花の万博×おけいはん
今から35年前に開催された「国際花と緑の博覧会」。「花の万博」「花博」などと呼ばれ、55年前や2025年のように大々的に行われた。そんな花の万博で盛り上がった京阪電車を振り返る展覧会を6月末にくずはモールへ見に行ってきた。
国際花と緑の博覧会 EXPO'90が開催された頃展

タイトルは『国際花と緑の博覧会 EXPO'90が開催された頃展』。超どストレートなタイトルだ。

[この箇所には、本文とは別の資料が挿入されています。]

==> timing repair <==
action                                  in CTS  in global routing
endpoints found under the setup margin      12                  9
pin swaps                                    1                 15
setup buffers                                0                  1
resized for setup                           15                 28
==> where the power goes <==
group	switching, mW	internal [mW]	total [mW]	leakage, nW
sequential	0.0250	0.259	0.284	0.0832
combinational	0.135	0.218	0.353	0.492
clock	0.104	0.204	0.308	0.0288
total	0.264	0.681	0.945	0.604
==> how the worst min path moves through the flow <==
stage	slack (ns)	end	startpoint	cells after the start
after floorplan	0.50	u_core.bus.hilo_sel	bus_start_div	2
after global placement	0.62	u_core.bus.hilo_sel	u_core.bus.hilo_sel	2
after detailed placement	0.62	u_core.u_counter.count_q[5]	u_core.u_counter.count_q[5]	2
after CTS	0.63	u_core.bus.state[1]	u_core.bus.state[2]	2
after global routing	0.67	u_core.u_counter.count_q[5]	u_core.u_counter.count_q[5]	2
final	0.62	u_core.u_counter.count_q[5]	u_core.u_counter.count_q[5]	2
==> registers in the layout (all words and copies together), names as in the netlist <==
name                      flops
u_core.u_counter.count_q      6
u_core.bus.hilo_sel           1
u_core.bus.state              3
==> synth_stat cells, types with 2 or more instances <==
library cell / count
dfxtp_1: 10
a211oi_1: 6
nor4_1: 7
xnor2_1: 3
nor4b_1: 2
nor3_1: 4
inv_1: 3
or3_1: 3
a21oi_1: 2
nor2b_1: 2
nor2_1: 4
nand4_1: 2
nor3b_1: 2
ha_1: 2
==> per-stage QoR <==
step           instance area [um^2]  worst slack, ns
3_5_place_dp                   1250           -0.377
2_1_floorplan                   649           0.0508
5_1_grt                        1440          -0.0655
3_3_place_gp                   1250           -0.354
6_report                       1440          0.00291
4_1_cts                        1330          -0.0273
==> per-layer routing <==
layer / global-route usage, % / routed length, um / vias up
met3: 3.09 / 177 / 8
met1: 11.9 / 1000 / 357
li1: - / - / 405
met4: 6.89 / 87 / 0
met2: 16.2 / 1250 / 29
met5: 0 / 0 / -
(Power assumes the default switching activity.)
===== config.mk =====
export PLATFORM = sky130hd
export DESIGN_NAME = rtc_write_sequencer
export DESIGN_NICKNAME = d
export VERILOG_FILES = /design/src/rtl/rtc_write_sequencer.sv
export SDC_FILE = /design/constraint.sdc
export NUM_CORES = 1
export LEC_CHECK = 0
export BUFFER_PORTS_ARGS = -buffer_cell sky130_fd_sc_hd__buf_2
export CORE_UTILIZATION = 25
export CTS_BUF_LIST = sky130_fd_sc_hd__clkbuf_4 sky130_fd_sc_hd__clkbuf_8 sky130_fd_sc_hd__clkbuf_16
export CTS_CLUSTER_SIZE = 40
export DETAILED_ROUTE_END_ITERATION = 8
export SETUP_SLACK_MARGIN = 0.02
export SYNTH_ARGS = -nofsm -noshare
export SYNTH_HDL_FRONTEND = slang
export SYNTH_SLANG_ARGS = --single-unit

===== constraint.sdc =====
create_clock -name clk -period 1.9 [get_ports clk]
set_input_delay 0.095 -clock clk [delete_from_list [all_inputs] [get_ports clk]]
set_output_delay 0.095 -clock clk [all_outputs]
set_load 0.005 [all_outputs]
[src/rtl/pc_sequencer.sv]
// PC sequencer: steps the PC through an external adder, handles redirects, stalls and fetch backpressure.
// Optional misaligned-redirect trap is compiled in with `define PC_MISALIGN_TRAP_EN.
module pc_sequencer #(
    parameter int             n        = 16,
    parameter logic [n-1:0]   RESET_PC = {n{1'b0}},
    parameter int             INC      = 2
) (
    input  logic         clk,
    input  logic         rst_n,
    output logic [n-1:0] pc,
    output logic [n-1:0] pc_inc,
    input  logic [n-1:0] pc_plus,
    input  logic         redirect_valid,
    input  logic [n-1:0] redirect_target,
    input  logic         stall,
    output logic         fetch_valid,
    input  logic         fetch_ready,
    output logic [n-1:0] fetch_pc,
    output logic [n-1:0] fetch_count,
    output logic         trap
);

    typedef enum logic [2:0] {
        BOOT   = 3'd0,
        RUN    = 3'd1,
        HOLD   = 3'd2,
        BUBBLE = 3'd3,
        TRAP   = 3'd4
    } state_t;

    localparam logic [n-1:0] COUNT_ONE = {{(n-1){1'b0}}, 1'b1};

    state_t       state_r;
    logic [n-1:0] pc_r;
    logic [n-1:0] count_r;
    logic         fetch_valid_r;
    logic         trap_r;
    logic         xfer_s;
    logic         redirect_trap_s;
    state_t       redirect_state_s;

`ifdef PC_MISALIGN_TRAP_EN
    localparam logic [n-1:0] ALIGN_MASK = n'(INC - 1);

    function automatic logic misaligned(input logic [n-1:0] target);
        misaligned = ((target & ALIGN_MASK) != {n{1'b0}});
    endfunction

    // A redirect to an address not aligned to INC diverts into TRAP.
    always_comb begin
        redirect_trap_s = 1'b0;
        if (redirect_valid) begin
            redirect_trap_s = misaligned(redirect_target);
        end else begin
            redirect_trap_s = 1'b0;
        end
    end
`else
    assign redirect_trap_s = 1'b0;
`endif

    assign xfer_s           = fetch_valid_r & fetch_ready;
    assign redirect_state_s = redirect_trap_s ? TRAP : BUBBLE;

    assign pc          = pc_r;
    assign pc_inc      = n'(INC);
    assign fetch_pc    = pc_r;
    assign fetch_valid = fetch_valid_r;
    assign fetch_count = count_r;
    assign trap        = trap_r;

    // Sequencer FSM: fetch_valid is high exactly while in RUN.
    always_ff @(posedge clk or negedge rst_n) begin
        if (!rst_n) begin
            state_r       <= BOOT;
            pc_r          <= RESET_PC;
            count_r       <= {n{1'b0}};
            fetch_valid_r <= 1'b0;
            trap_r        <= 1'b0;
        end else begin
            case (state_r)
                BOOT: begin
                    state_r       <= RUN;
                    fetch_valid_r <= 1'b1;
                end
                RUN: begin
                    // An accepted fetch counts even when the same edge redirects or stalls.
                    if (xfer_s) begin
                        count_r <= count_r + COUNT_ONE;
                    end else begin
                        count_r <= count_r;
                    end
                    if (redirect_valid) begin
                        pc_r          <= redirect_target;
                        state_r       <= redirect_state_s;
                        fetch_valid_r <= 1'b0;
                        trap_r        <= redirect_trap_s;
                    end else if (stall) begin
                        pc_r          <= xfer_s ? pc_plus : pc_r;
                        state_r       <= HOLD;
                        fetch_valid_r <= 1'b0;
                    end else begin
                        pc_r          <= xfer_s ? pc_plus : pc_r;
                        state_r       <= RUN;
                        fetch_valid_r <= 1'b1;
                    end
                end
                HOLD, BUBBLE: begin
                    if (redirect_valid) begin
                        pc_r          <= redirect_target;
                        state_r       <= redirect_state_s;
                        fetch_valid_r <= 1'b0;
                        trap_r        <= redirect_trap_s;
                    end else if (stall) begin
                        state_r       <= HOLD;
                        fetch_valid_r <= 1'b0;
                    end else begin
                        state_r       <= RUN;
                        fetch_valid_r <= 1'b1;
                    end
                end
                TRAP: begin
                    state_r       <= TRAP;
                    fetch_valid_r <= 1'b0;
                    trap_r        <= 1'b1;
                end
                default: begin
                    state_r       <= BOOT;
                    fetch_valid_r <= 1'b0;
                    trap_r        <= 1'b0;
                end
            endcase
        end
    end

endmodule
### config.mk
export PLATFORM = sky130hd
export DESIGN_NAME = gcd_job_scheduler
export DESIGN_NICKNAME = d
export VERILOG_FILES = /design/src/rtl/gcd_job_scheduler_pkg.sv /design/src/rtl/gcd_job_scheduler_operand_fifo.sv /design/src/rtl/gcd_job_scheduler.sv
export SDC_FILE = /design/constraint.sdc
export NUM_CORES = 1
export LEC_CHECK = 0
export CORE_ASPECT_RATIO = 1.4
export CORE_MARGIN = 2
export CORE_UTILIZATION = 35
export CTS_CLUSTER_SIZE = 8
export DETAILED_ROUTE_END_ITERATION = 12
export GPL_ROUTABILITY_DRIVEN = 1
export PLACE_DENSITY = 0.63
export SYNTH_ARGS = -nofsm -noshare
export SYNTH_HDL_FRONTEND = slang
export SYNTH_SLANG_ARGS = --single-unit
### constraint.sdc
create_clock -name clk -period 3.35 [get_ports clk]
set_input_delay 0.67 -clock clk [delete_from_list [all_inputs] [get_ports clk]]
set_output_delay 0.67 -clock clk [all_outputs]
set_load 0.03 [all_outputs]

京阪から花の万博へのルートは2駅。会場メインルート「地下鉄鶴見緑地線」に接続する京橋駅とシャトルバスが発着する守口市駅が指定された。守口市駅では急行と準急の多くが停車するようになった他、特急の臨時停車もあった。今でも特急と朝ラッシュの大阪市内方面以外は全列車が停車する。
花の万博電車


白をベースにした特別塗装列車も走った。
「みず号」
「はな号」
「みどり号」
の3車種。大阪・関西万博のミャクミャク電車のような機運醸成で開幕1年前から運行開始。閉幕まで運行された。
鴨東線開通

花の万博前後は京阪にとっては変革の多い時期だった。1989年10月には京阪鴨東線三条駅〜出町柳駅間が開通。

左の京阪の駅は比較的新しい。
京都側のターミナルが三条駅から出町柳駅に代わり、叡山電車とも接続。鉄道としての飛び地が解消され、観光路線としてさらに成長し、大学を多数擁する通学路線、大阪とも繋がるベッドタウンとなるなど発展した。叡山電車はのちに京阪ホールディングス傘下となっている。
8000系「エレガント・サルーン」

この頃にデビューしたのが赤い特急「8000系」。「エレガン都エクスプレス」というキャッチフレーズという豪華さを誇り、京阪の新しい顔となった。デビュー当時はそれ目当てで旧型「初代3000系」をパスする人が多かったり、旧型に混じる8000系中間車目当てで客が殺到したりあっただとか。この人気で特急専用は8000系に統一された。

台車、モーターの大半は8000系に再利用された。
デビューから35年。モーターは旧型のお下がりで製造50年以上。かなりの古株だが、目立ったトラブルは起こしていない。2017年からは指定席「プレミアムカー」が改造で組み込まれ、細々部品を交換するなど、きっちりメンテナンスされている。リニューアルも施して若さを保っている。
「還暦ぐらいまでよろしゅうおたのもうしますぅ」
とでも言いたいのだろうか。
枚方市駅高架化

花の万博開催直前の1990年3月、枚方市駅大阪方面ホームが高架開業を果たした。閉幕後数年をかけて交野線高架化、高架下商業施設「ステーションモール」開業などして完成した。


自販機も無印ドリンク。
2018年には「無印良品」が出店。伴って、改札口のリニューアルが行われた。「無印良品」プロデュースでコンコースが店内をベースに木目と黒の装いに統一。スーパーマーケット「ひらかたもより市」がオープンした。
80形冷房化

丸みを帯びた独特の高床路面電車。
1997年に引退。
変革は本線系統にとどまらない。京都市内から大津市内への「大津線系統」では80形に冷房が取り付けられた。「おっ車冷!」と銘打たれ、当時、奇抜なカラーと独特の丸みを帯びた「おっしゃれー」な電車をアピールしていた。しかし、1997年の地下鉄東西線開通と並走区間廃止で引退した。
齢27が感じたEXPO'90

花の万博のあった1990年は僕が生まれる前。地下鉄やJRを通じてその頃を知る機会は多い。通常の万博とは別物ではあるが、国際レベルの「特別博」。2025年の万博同様、華やかで大盛り上がりしていたことが想像に難くない。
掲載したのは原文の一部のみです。